BERITABETA.COM, Ambon – Proses lelang jabatan, rotasi, mutasi, serta promosi aparatur sipil negara (ASN) masih rawan disusupi praktik korupsi. Masalah ini sudah dideteksi oleh Komisi Pemberantasan Korupsi atau KPK. Tak pelak, praktik jual beli jabtan itu melibatkan kepala daerah.

Menyikapi hal itu, Akademisi Fakultas Ilmu Sosial dan Ilmu atau FISIP Universitas Pattimura (Unpatti) Amir Kotarumalos berpendapat, praktik jual beli jabatan di lingkup birokrasi itu sipatnya ‘terjun bebas’.

“Bisa saja ada rekayasa. Misalnya di tingkat desa itu kepala daerah mengarahkan masyarakat untuk memilih calon tertentu. Karena ada sasaran atau target kepentingan politik kedepan,” ujar Amir Kotarumalos saat dimintai komentarnya oleh beritabeta.com Kamis (09/09/2021), soal problem jual jabatan lingkup pemerintahan hingga level desa yang kini disoroti KPK.

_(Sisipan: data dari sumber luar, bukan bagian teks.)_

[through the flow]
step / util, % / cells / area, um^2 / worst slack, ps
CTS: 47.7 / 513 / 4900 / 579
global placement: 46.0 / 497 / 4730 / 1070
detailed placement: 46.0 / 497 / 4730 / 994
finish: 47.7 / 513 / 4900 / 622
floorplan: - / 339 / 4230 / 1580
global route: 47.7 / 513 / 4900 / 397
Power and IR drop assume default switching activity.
## flow/design.v

```verilog
module Tx(
  input        clock,
  input        reset,
  output       io_txd,
  input  [7:0] io_channel_data,
  output       io_channel_ready,
  input        io_channel_valid
);
  reg [19:0] clkCntReg;  
  reg [3:0] bitCntReg;  
  reg [10:0] shiftReg;  
  wire  insert = io_channel_ready & io_channel_valid;  
  reg  stateReg;  
  wire  _T_2 = clkCntReg == 20'h67;  
  wire [19:0] _clkCntReg_T_3 = clkCntReg + 20'h1;  
  wire [3:0] _bitCntReg_T_1 = bitCntReg + 4'h1;  
  wire [10:0] _shiftReg_T = {2'h3,io_channel_data,1'h0};  
  wire [11:0] _shiftReg_T_2 = {1'h1,shiftReg};  
  wire [11:0] _GEN_6 = stateReg & _T_2 ? _shiftReg_T_2 : {{1'd0}, shiftReg};  
  wire [11:0] _GEN_7 = insert ? {{1'd0}, _shiftReg_T} : _GEN_6;  
  wire [11:0] _GEN_8 = reset ? 12'h7ff : _GEN_7;  
  assign io_txd = shiftReg[0];  
  assign io_channel_ready = clkCntReg == 20'h0 & bitCntReg == 4'h0;  
  always @(posedge clock) begin
    if (reset) begin  
      clkCntReg <= 20'h0;  
    end else if (stateReg) begin  
      if (_T_2) begin  
        clkCntReg <= 20'h0;
      end else begin
        clkCntReg <= _clkCntReg_T_3;
      end
    end else begin
      clkCntReg <= 20'h0;
    end
    if (reset) begin  
      bitCntReg <= 4'h0;  
    end else if (stateReg) begin  
      if (_T_2) begin  
        bitCntReg <= _bitCntReg_T_1;  
      end
    end else begin
      bitCntReg <= 4'h0;  
    end
    shiftReg <= _GEN_8[10:0];  
    if (reset) begin  
      stateReg <= 1'h0;  
    end else if (~stateReg) begin  
      stateReg <= insert;
    end else if (stateReg) begin  
      if (clkCntReg == 20'h67 & bitCntReg == 4'ha) begin  
        stateReg <= 1'h0;  
      end else begin
        stateReg <= 1'h1;  
      end
    end
  end
endmodule
```

## flow/run.sh

```bash
#!/bin/bash
# OpenROAD 26Q1-2900-gdf79404cd8, Yosys 0.63+post, stock flow scripts
make -C /OpenROAD-flow-scripts/flow DESIGN_CONFIG=/design/flow/config.mk WORK_HOME=/design/flow/orfs finish
```

## flow/config.mk

```make
export PLATFORM = sky130hd
export DESIGN_NAME = Tx
export DESIGN_NICKNAME = Tx
export VERILOG_FILES = /design/flow/design.v
export SDC_FILE = /design/flow/constraint.sdc
export NUM_CORES = 4
export LEC_CHECK = 1
export CORE_AREA = 10 10 111 111
export DIE_AREA = 0 0 121 121
```

## flow/constraint.sdc

```tcl
current_design Tx

set clk_period 4.1
set clk_io_pct 0.2

create_clock -name clk0 -period $clk_period [get_ports {clock}]

set non_clock_inputs [all_inputs -no_clocks]
set_input_delay [expr $clk_period * $clk_io_pct] -clock clk0 $non_clock_inputs
set_output_delay [expr $clk_period * $clk_io_pct] -clock clk0 [all_outputs]
```

==> impl_metrics.py <==
# Metrics from the implementation run
metrics = {
    "setup_path": {
        "endpoint_kind": "output port",
        "crit_required_ns": 3.28,
        "crit_type": "register to output port",
        "critPathMaxFanout": 4,
        "crit_arrival_ns": 2.29,
        "startpoint_type": "register",
    },
    "cells_and_area": {
        "drive_gt1_share_pct": 8.609,
        "comb_area_um2": 764.5,
        "syn2layout_area_growth_pct": 16.03,
        "seqCellArea_um2": 520.5,
        "fillers": 1098,
        "mostFrequentLayoutCells": "dfxtp_1 (26), nor2_1 (12), nand3_1 (11), a21oi_1 (11), o21ai_0 (8)",
        "layout_top_cell": "dfxtp_1",
    },
    "synth": {
        "syn_area_um2": 1366,
        "flop_cell": "dfxtp_1",
        "post-synth-top-area-cell": "dfxtp_1",
        "yosys_area_um2": 1366,
        "top_area_share_pct": 38.10,
        "edf_count": 0,
        "area_leaders": "dfxtp_1 (38%), ha_1 (4.6%), xor2_1 (4.5%)",
        "ys_warn_count": 1,
        "synth_seq_share_pct": 38.10,
        "synth_stat.cells": 153,
        "syn_inst": 153,
        "avgSynthCellArea_um2": 8.930,
        "numSynthFlops": 26,
        "yosysUniqueCellTypes": 35,
        "synthArstFlopShare_pct": 0,
    },
    "routing": {
        "totalWireLength_um": 2480,
        "vias_per_cell": 3.595,
        "wire_per_inst_um": 8.732,
        "vias": 1021,
        "drc": 0,
        "ant_nets": 0,
        "first_pass_iters": 4,
        "antenna_cells": 0,
        "dr.first_iter.drc_count": 38,
    },
    "pwr": {
        "p_comb_share_pct": 3.3,
        "intPower_w": 0.0003933,
        "powerDensity_nw_per_um2": 304.5,
        "pwr-share-clk_pct": 43.6,
        "finalPower_w": 0.0004826,
        "p_seq_share_pct": 53.1,
        "switchingPower_w": 0.00008933,
        "p_sw_share_pct": 18.51,
        "vdd_drop_max_v": 0.0002256,
        "p_leak_nw": 0.4750,
    },
    "final_timing": {
        "fin_tns_setup_ns": 0,
        "timing.fmax_ghz": 0.3215,
        "worstMarginPinSlew_ns": 0.6384,
        "rsz0062_at_grt": "false",
        "fin_crit_ns": 3.111,
        "slew_viol_final": 0,
        "timing.final.crit_share_pct": 75.87,
        "finalHoldViolCount": 0,
        "finalClockSkew_ns": 0.01056,
        "relSlewSlack_pct": 57.44,
        "setup-violations-final": 0,
    },
    "min_path": {
        "hold_path.class": "register to register",
    },
    "cts": {
        "clkLatencyLatePin_ns": 0.27,
        "cts_buffers": 3,
        "post_cts.repair.setup_buffers": 0,
        "cts_tree": "yes",
        "cts_hold_repair.buffers": 0,
        "path_clk_slew_ns": 0.08,
        "cts-resized-gates": 0,
        "clk_path_buf_depth": 2,
        "cts_root_buf": "clkbuf_8",
        "cts.sink_count": 26,
        "h-tree-depth": 1,
    },
    "grt": {
        "grt_pass1_wl_um": 4326,
        "grt_max_degree": 20,
        "grt_usage_pct": 3.385,
        "grt_pass1_vias": 879,
        "antenna_found_initial": 0,
        "overflow": 0,
    },
    "floorplan": {
        "die_w_um": 121,
        "io_pins": 13,
        "dieHeight_um": 121,
        "fp_util_pct": 13.85,
        "chip_area_um2": 14640,
        "coreArea_um2": 9864,
        "rows": 36,
    },
    "flow_run": {
        "warnings": 36,
        "timing.max_cap.violations": 0,
    },
    "placed_design": {
        "io_buffers": 4,
        "gp_congestion": 0.7618,
        "post-dp-hpwl_um": 1768,
    },
    "run_status": {
        "status": "finished clean",
    },
}
==> layout make-up <==
cell class / instances / share of cell area [%]
Inverter: 6 / 1.421
Sequential cell: 26 / 32.83
Timing Repair Buffer: 4 / 2.526
Multi-Input combinational cell: 111 / 48.22
Tap cell: 133 / 10.50
Clock buffer: 3 / 2.605
Clock inverter: 1 / 1.894
==> critical path, stage by stage (launching register included) <==
cell and delay (ns):
dfxtp_1 0.34, inv_1 0.10, ha_1 0.15, or4b_1 0.45
nor4b_2 0.34, and2_1 0.18, clkdlybuf4s50_1 0.46
==> path summary, 6_finish.rpt <==
kind / slack [ns] / end / cells after the start / from
worst max register to register: 2.19 / clkCntReg[11] / 4 / clkCntReg[0]
worst min-delay path: 0.46 / shiftReg[0] / 1 / shiftReg[0]
worst max-delay path: 0.99 / io_channel_ready / 6 / bitCntReg[0]
worst min register to register: 0.46 / shiftReg[0] / 1 / shiftReg[0]
==> registers in the layout, indices dropped and copies added, names as in the netlist <==
signal	count
bitCntReg	4
clkCntReg	20
shiftReg	1
stateReg	1
==> power by group through the flow <==
stage	combinational (W)	sequential (W)	clock, W
CTS	0.0000163	0.000257	0.000216
global route	0.0000176	0.000257	0.000226
finish	0.0000158	0.000256	0.000210
==> routing by layer <==
metal | track usage (%) | routed length, um | up-vias
met3 | 0.7085 | 86 | 2
met1 | 5.143 | 1325 | 467
met5 | 0 | 0 | -
met2 | 5.034 | 1065 | 9
li1 | - | - | 543
met4 | 0.1508 | 2 | 0
==> cell usage after synthesis (4+ instances only) <==
library cell,instances
a21oi_1,11
and4_1,6
buf_2,5
buf_4,4
dfxtp_1,26
ha_1,5
inv_1,6
nand2_1,7
nand3_1,11
nand4_1,5
nor2_1,12
o21ai_0,8
or3_1,5
xor2_1,7
==> kinds of logic after synthesis <==
family,count (synthesis),share of synthesized area (%)
and+or+nand+nor,70,34.16
xor gates and xnor gates,10,6.411
buffers and inverters,16,5.952
DFF,26,38.10
AOI/OAI and AO/OA,26,10.81
adders and majority gates,5,4.579
==> per-stage QoR <==
stage | std cells | worst slack, ns | hold WS [ns] | area, um^2 | utilization (%)
detailed placement | 280 | 1.266 | 0.4425 | 1514 | 15.35
finish | 284 | 0.9894 | 0.4610 | 1585 | 16.07
global route | 284 | 0.8276 | 0.4870 | 1585 | 16.07
global placement | 280 | 1.268 | 0.4361 | 1514 | 15.35
CTS | 284 | 0.9539 | 0.4633 | 1585 | 16.07
floorplan | 153 | 1.912 | 0.4028 | 1366 | -
Power and IR drop assume default switching activity.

Amir menjelaskan, kepala daerah dipilih oleh masyarakat. Sehingga kewenangan anggaran untuk desa berada di bawah kendali bupati atau walikota.

Disini, menurut dia, perangkat pemerintah desa jika mau mencalonkan diri menjadi kepala desa, manut atau nurut terhadap arahan bupati atau walikota.

Lalu, kata dia, bupati atau walikota mengendalikan mereka dalam ‘hegemoni kekuatan’ kepala desa melalui camat.

“Kadang ini dilakukan massif. Semacam berjaga-jaga menuju momentum politik baik Pemilu maupun Pilkada,” ungkapnya.

Praktik demikian, lanjut dia, tidak mencorakan ciri dan tradisi demokrasi yang dianut di negara Indonesia saat ini. (Tradisi demokrasi) Indoneisa, lanjut dia, sudah melalui reformasi birokrasi yang luar biasa.

Dimana proses seleksi jabatan level pemerintahan di daerah hingga tingkat desa dilakukan secara professional.